Your objective — Return exactly those lines of the material below that fall between the line holding "bytes forming frames" and the line holding "give no request.", inclusive.

>>>>

[src/rtl/core/dlpd_pkg.sv]
// Shared types and constants for the decimal length-prefix deframer.
`default_nettype none

package dlpd_pkg;

    // Default width of the length counter
    localparam int unsigned LEN_WIDTH_DEF = 32;

    // Width of the max_length register
    localparam int unsigned MAX_LEN_W = 32;

    // Reset value of max_length
    localparam logic [MAX_LEN_W-1:0] MAX_LEN_RESET = '1;

    // ASCII characters used by the header parser
    localparam logic [7:0] CH_ZERO  = 8'h30;
    localparam logic [7:0] CH_ONE   = 8'h31;
    localparam logic [7:0] CH_NINE  = 8'h39;
    localparam logic [7:0] CH_COLON = 8'h3A;

    // Parser phase
    typedef enum logic [1:0] {
        PH_FIRST   = 2'd0,
        PH_DIGITS  = 2'd1,
        PH_PAYLOAD = 2'd2,
        PH_CLOSED  = 2'd3
    } phase_t;

    // Result kind
    typedef enum logic [1:0] {
        KIND_DATA      = 2'd0,
        KIND_BAD_START = 2'd1,
        KIND_BAD_SEP   = 2'd2,
        KIND_TOO_LONG  = 2'd3
    } kind_t;

endpackage

`default_nettype wire

[src/rtl/core/decimal_length_prefix_deframer_core.sv]
// Decimal length-prefix deframer: header parser, payload counter and result register.
//
// Input channel (in_valid/in_ready/in_byte) takes raw link bytes forming frames
// "<decimal length>:<payload>". Output channel (out_valid/out_ready) gives one
// request per payload byte (out_kind = data, out_last on the final byte) or a
// single error request (bad start byte, bad separator, length too large).
// Header bytes and bytes after an error give no request.
// cfg_valid/cfg_ready/cfg_data write max_length; write it only while idle.
// Path: a byte accepted goes into the input register, then through one step of
// compare and multiply-by-ten add into the output register. Throughput: one
// byte per cycle while the receiver does not stall, set by that single step.
// The input register refills in the same cycle the output register drains,
// so a byte can be taken while a finished result waits to be taken.
// When the receiver stalls, the output register holds its request and the
// input register holds one byte; in_ready drops once both are occupied.
// After an error the parser is closed: bytes are still accepted but dropped.
// Reset: parser expects a first length digit, both registers empty,
// max_length set to all ones. The limit in force is the smaller of
// max_length and the largest value the LEN_WIDTH counter holds.
`default_nettype none

module decimal_length_prefix_deframer_core #(
    parameter int unsigned LEN_WIDTH = dlpd_pkg::LEN_WIDTH_DEF
) (
    input  wire logic                           clk,
    input  wire logic                           rst_n,
    // configuration write
    input  wire logic                           cfg_valid,
    output logic                                cfg_ready,
    input  wire logic [dlpd_pkg::MAX_LEN_W-1:0] cfg_data,
    // byte input
    input  wire logic                           in_valid,
    output logic                                in_ready,
    input  wire logic [7:0]                     in_byte,
    // results
    output logic                                out_valid,
    input  wire logic                           out_ready,
    output logic [1:0]                          out_kind,
    output logic [7:0]                          out_byte,
    output logic                                out_last
);

    // Sum of ten times the count plus a digit needs four extra bits
    localparam int unsigned SUM_W = LEN_WIDTH + 4;
    localparam int unsigned CMP_W = (SUM_W > dlpd_pkg::MAX_LEN_W) ? SUM_W
                                                                   : dlpd_pkg::MAX_LEN_W;

    dlpd_pkg::phase_t              phase_reg, phase_next;
    logic [LEN_WIDTH-1:0]          count_reg, count_next;
    logic [dlpd_pkg::MAX_LEN_W-1:0] max_len_reg;

    logic                          in_valid_reg;
    logic [7:0]                    in_byte_reg;

    logic                          out_valid_reg;
    dlpd_pkg::kind_t               out_kind_reg;
    logic [7:0]                    out_byte_reg;
    logic                          out_last_reg;

    logic                          out_free;
    logic                          advance;

    logic                          res_valid;
    dlpd_pkg::kind_t               res_kind;
    logic [7:0]                    res_byte;
    logic                          res_last;

    logic                          is_digit;
    logic                          is_start;
    logic [3:0]                    digit_full;
    logic [LEN_WIDTH-1:0]          acc_base;
    logic [SUM_W-1:0]              base_ext;
    logic [SUM_W-1:0]              acc_sum;
    logic                          too_long;
    logic [LEN_WIDTH-1:0]          count_dec;

    // Handshake
    assign out_free  = !out_valid_reg || out_ready;
    assign advance   = in_valid_reg && out_free;
    assign in_ready  = !in_valid_reg || out_free;
    assign cfg_ready = 1'b1;

    assign out_valid = out_valid_reg;
    assign out_kind  = out_kind_reg;
    assign out_byte  = out_byte_reg;
    assign out_last  = out_last_reg;

    // Digit decode and accumulate: count * 10 + d, checked against the limit
    assign is_digit   = (in_byte_reg >= dlpd_pkg::CH_ZERO) && (in_byte_reg <= dlpd_pkg::CH_NINE);
    assign is_start   = (in_byte_reg >= dlpd_pkg::CH_ONE) && (in_byte_reg <= dlpd_pkg::CH_NINE);
    assign digit_full = 4'(in_byte_reg - dlpd_pkg::CH_ZERO);
    assign acc_base   = (phase_reg == dlpd_pkg::PH_FIRST) ? '0 : count_reg;
    assign base_ext   = SUM_W'(acc_base);
    assign acc_sum    = (base_ext << 3) + (base_ext << 1) + SUM_W'(digit_full);
    assign too_long   = (acc_sum[SUM_W-1:LEN_WIDTH] != '0)
                     || (CMP_W'(acc_sum) > CMP_W'(max_len_reg));
    assign count_dec  = count_reg - LEN_WIDTH'(1);

    // Parser state register
    always_ff @(posedge clk or negedge rst_n)
    begin
        if (!rst_n)
        begin
            phase_reg <= dlpd_pkg::PH_FIRST;
            count_reg <= '0;
        end
        else
        begin
            phase_reg <= phase_next;
            count_reg <= count_next;
        end
    end

    // Next state and result
    always_comb
    begin
        phase_next = phase_reg;
        count_next = count_reg;
        res_valid  = 1'b0;
        res_kind   = dlpd_pkg::KIND_DATA;
        res_byte   = '0;
        res_last   = 1'b0;
        if (advance)
        begin
            unique case (phase_reg)
                dlpd_pkg::PH_FIRST:
                begin
                    if (!is_start)
                    begin
                        phase_next = dlpd_pkg::PH_CLOSED;
                        count_next = '0;
                        res_valid  = 1'b1;
                        res_kind   = dlpd_pkg::KIND_BAD_START;
                    end
                    else if (too_long)
                    begin
                        phase_next = dlpd_pkg::PH_CLOSED;
                        count_next = '0;
                        res_valid  = 1'b1;
                        res_kind   = dlpd_pkg::KIND_TOO_LONG;
                    end
                    else
                    begin
                        phase_next = dlpd_pkg::PH_DIGITS;
                        count_next = acc_sum[LEN_WIDTH-1:0];
                    end
                end
                dlpd_pkg::PH_DIGITS:
                begin
                    priority if (is_digit && too_long)
                    begin
                        phase_next = dlpd_pkg::PH_CLOSED;
                        count_next = '0;
                        res_valid  = 1'b1;
                        res_kind   = dlpd_pkg::KIND_TOO_LONG;
                    end
                    else if (is_digit)
                    begin
                        count_next = acc_sum[LEN_WIDTH-1:0];
                    end
                    else if (in_byte_reg == dlpd_pkg::CH_COLON)
                    begin
                        phase_next = dlpd_pkg::PH_PAYLOAD;
                    end
                    else
                    begin
                        phase_next = dlpd_pkg::PH_CLOSED;
                        count_next = '0;
                        res_valid  = 1'b1;
                        res_kind   = dlpd_pkg::KIND_BAD_SEP;
                    end
                end
                dlpd_pkg::PH_PAYLOAD:
                begin
                    count_next = count_dec;
                    res_valid  = 1'b1;
                    res_byte   = in_byte_reg;
                    if (count_dec == '0)
                    begin
                        phase_next = dlpd_pkg::PH_FIRST;
                        res_last   = 1'b1;
                    end
                end
                dlpd_pkg::PH_CLOSED:
                begin
                    // closed until reset: byte dropped
                end
                default:
                begin
                    phase_next = phase_reg;
                end
            endcase
        end
    end

    // Configuration register
    always_ff @(posedge clk or negedge rst_n)
    begin
        if (!rst_n)
            max_len_reg <= dlpd_pkg::MAX_LEN_RESET;
        else if (cfg_valid && cfg_ready)
            max_len_reg <= cfg_data;
    end

    // Input register
    always_ff @(posedge clk or negedge rst_n)
    begin
        if (!rst_n)
            in_valid_reg <= 1'b0;
        else if (in_ready)
            in_valid_reg <= in_valid;
    end

    always_ff @(posedge clk)
    begin
        if (in_valid && in_ready)
            in_byte_reg <= in_byte;
    end

    // Output register
    always_ff @(posedge clk or negedge rst_n)
    begin
        if (!rst_n)
            out_valid_reg <= 1'b0;
        else if (out_free)
            out_valid_reg <= res_valid;
    end

    always_ff @(posedge clk)
    begin
        if (res_valid)
        begin
            out_kind_reg <= res_kind;
            out_byte_reg <= res_byte;
            out_last_reg <= res_last;
        end
    end

endmodule

`default_nettype wire
[src/sv/smbf_pkg.sv]
// constants and types shared by the socks message boundary finder
package smbf_pkg;
    localparam int LENGTH_BITS  = 16;
    localparam int USERID_LIMIT = 255;
    localparam int DOMAIN_LIMIT = 253;

    localparam logic [1:0] VERDICT_SEARCH = 2'd0;
    localparam logic [1:0] VERDICT_FLUSH  = 2'd1;
    localparam logic [1:0] VERDICT_STOP   = 2'd2;

    localparam logic [3:0] ST_INIT      = 4'd0;
    localparam logic [3:0] ST_V5_NEG    = 4'd1;
    localparam logic [3:0] ST_V4_RESP   = 4'd2;
    localparam logic [3:0] ST_USERPASS  = 4'd3;
    localparam logic [3:0] ST_V5_REQ    = 4'd4;
    localparam logic [3:0] ST_V5_RESP   = 4'd5;
    localparam logic [3:0] ST_BR_NEG    = 4'd6;
    localparam logic [3:0] ST_BR_AUTH   = 4'd7;
    localparam logic [3:0] ST_BR_REQ    = 4'd8;
    localparam logic [3:0] ST_BR_RESP   = 4'd9;
    localparam logic [3:0] ST_ESTAB     = 4'd10;
    localparam logic [3:0] ST_ERROR     = 4'd11;

    localparam logic [1:0] PHASE_USERID = 2'd0;
    localparam logic [1:0] PHASE_DOMAIN = 2'd1;
    localparam logic [1:0] PHASE_DONE   = 2'd2;

    typedef logic [LENGTH_BITS-1:0] len_t;
    typedef logic [7:0] byte_t;
endpackage
`src/rtl/core/swm_pkg.sv`:
```
package swm_pkg;

    // Defaults for the top-level parameters
    localparam int DEF_MAX_WINDOW  = 64;
    localparam int DEF_SAMPLE_BITS = 32;

    // Fixed field widths
    localparam int WSIZE_W     = 7;
    localparam int IN_TDATA_W  = 32;
    localparam int MEDIAN_W    = 33;
    localparam int OUT_TDATA_W = 40;

    localparam logic [WSIZE_W-1:0] WSIZE_RESET = 7'd3;

    // Per-cell status seen by the neighbors
    typedef struct packed {
        logic valid;  // cell holds a sample of the window
        logic gt;     // value above the incoming sample, or cell empty
        logic lt;     // value below the outgoing sample
    } swm_flags_t;

    // Broadcast control for the whole row
    typedef struct packed {
        logic upd;    // apply one insert/replace step this cycle
        logic grow;   // window not full: insert only, row grows by one
        logic low;    // full and new sample below outgoing: shift toward top
        logic clear;  // drop all valid bits
    } swm_ctrl_t;

endpackage

```
`src/rtl/core/swm_history.sv`:
```
module swm_history #(
    parameter int DEPTH = swm_pkg::DEF_MAX_WINDOW,
    parameter int WIDTH = swm_pkg::DEF_SAMPLE_BITS
) (
    input  logic                     aclk,
    input  logic                     wr_en,
    input  logic [$clog2(DEPTH)-1:0] wr_addr,
    input  logic [WIDTH-1:0]         wr_data,
    input  logic [$clog2(DEPTH)-1:0] rd_addr,
    output logic [WIDTH-1:0]         rd_data
);

    logic [WIDTH-1:0] mem [DEPTH];
    logic [WIDTH-1:0] rd_data_reg;

    always_ff @(posedge aclk) begin
        if (wr_en) begin
            mem[wr_addr] <= wr_data;
        end
        rd_data_reg <= mem[rd_addr];
    end

    assign rd_data = rd_data_reg;

endmodule

```
<file path="src/rtl/core/swm_pkg.sv">
package swm_pkg;

    // Defaults for the top-level parameters
    localparam int DEF_MAX_WINDOW  = 64;
    localparam int DEF_SAMPLE_BITS = 32;

    // Fixed field widths
    localparam int WSIZE_W     = 7;
    localparam int IN_TDATA_W  = 32;
    localparam int MEDIAN_W    = 33;
    localparam int OUT_TDATA_W = 40;

    localparam logic [WSIZE_W-1:0] WSIZE_RESET = 7'd3;

    // Per-cell status seen by the neighbors
    typedef struct packed {
        logic valid;  // cell holds a sample of the window
        logic gt;     // value above the incoming sample, or cell empty
        logic lt;     // value below the outgoing sample
    } swm_flags_t;

    // Broadcast control for the whole row
    typedef struct packed {
        logic upd;    // apply one insert/replace step this cycle
        logic grow;   // window not full: insert only, row grows by one
        logic low;    // full and new sample below outgoing: shift toward top
        logic clear;  // drop all valid bits
    } swm_ctrl_t;

endpackage

</file>
<file path="src/rtl/core/swm_cell.sv">
module swm_cell #(
    parameter int SAMPLE_BITS = swm_pkg::DEF_SAMPLE_BITS
) (
    input  logic                          aclk,
    input  logic                          aresetn,
    input  swm_pkg::swm_ctrl_t            ctrl,
    input  logic signed [SAMPLE_BITS-1:0] s_val,
    input  logic signed [SAMPLE_BITS-1:0] v_val,
    input  logic signed [SAMPLE_BITS-1:0] l_val,
    input  swm_pkg::swm_flags_t           l_flags,
    input  logic signed [SAMPLE_BITS-1:0] r_val,
    input  swm_pkg::swm_flags_t           r_flags,
    output logic signed [SAMPLE_BITS-1:0] val,
    output swm_pkg::swm_flags_t           flags
);
    import swm_pkg::*;

    logic signed [SAMPLE_BITS-1:0] val_reg, val_next;
    logic                          valid_reg, valid_next;
    logic                          gt, lt;

    assign gt = !valid_reg || (val_reg > s_val);
    assign lt = valid_reg && (val_reg < v_val);

    always_comb begin
        val_next   = val_reg;
        valid_next = valid_reg;
        if (ctrl.upd) begin
            if (ctrl.grow || ctrl.low) begin
                // at or below the removed slot: shift up from the left neighbor
                if (ctrl.grow || l_flags.lt) begin
                    if (l_flags.gt) begin
                        val_next = l_val;
                        if (ctrl.grow) begin
                            valid_next = l_flags.valid;
                        end
                    end else if (gt) begin
                        val_next = s_val;
                        if (ctrl.grow) begin
                            valid_next = 1'b1;
                        end
                    end
                end
            end else if (!lt) begin
                // at or above the removed slot: pull down from the right neighbor
                if (!r_flags.gt) begin
                    val_next = r_val;
                end else if (!gt) begin
                    val_next = s_val;
                end
            end
        end
        if (ctrl.clear) begin
            valid_next = 1'b0;
        end
    end

    always_ff @(posedge aclk) begin
        if (!aresetn) begin
            valid_reg <= 1'b0;
        end else begin
            valid_reg <= valid_next;
        end
        val_reg <= val_next;
    end

    assign val         = val_reg;
    assign flags.valid = valid_reg;
    assign flags.gt    = gt;
    assign flags.lt    = lt;

endmodule

</file>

<<<<

Solved exercise —
// Input channel (in_valid/in_ready/in_byte) takes raw link bytes forming frames
// "<decimal length>:<payload>". Output channel (out_valid/out_ready) gives one
// request per payload byte (out_kind = data, out_last on the final byte) or a
// single error request (bad start byte, bad separator, length too large).
// Header bytes and bytes after an error give no request.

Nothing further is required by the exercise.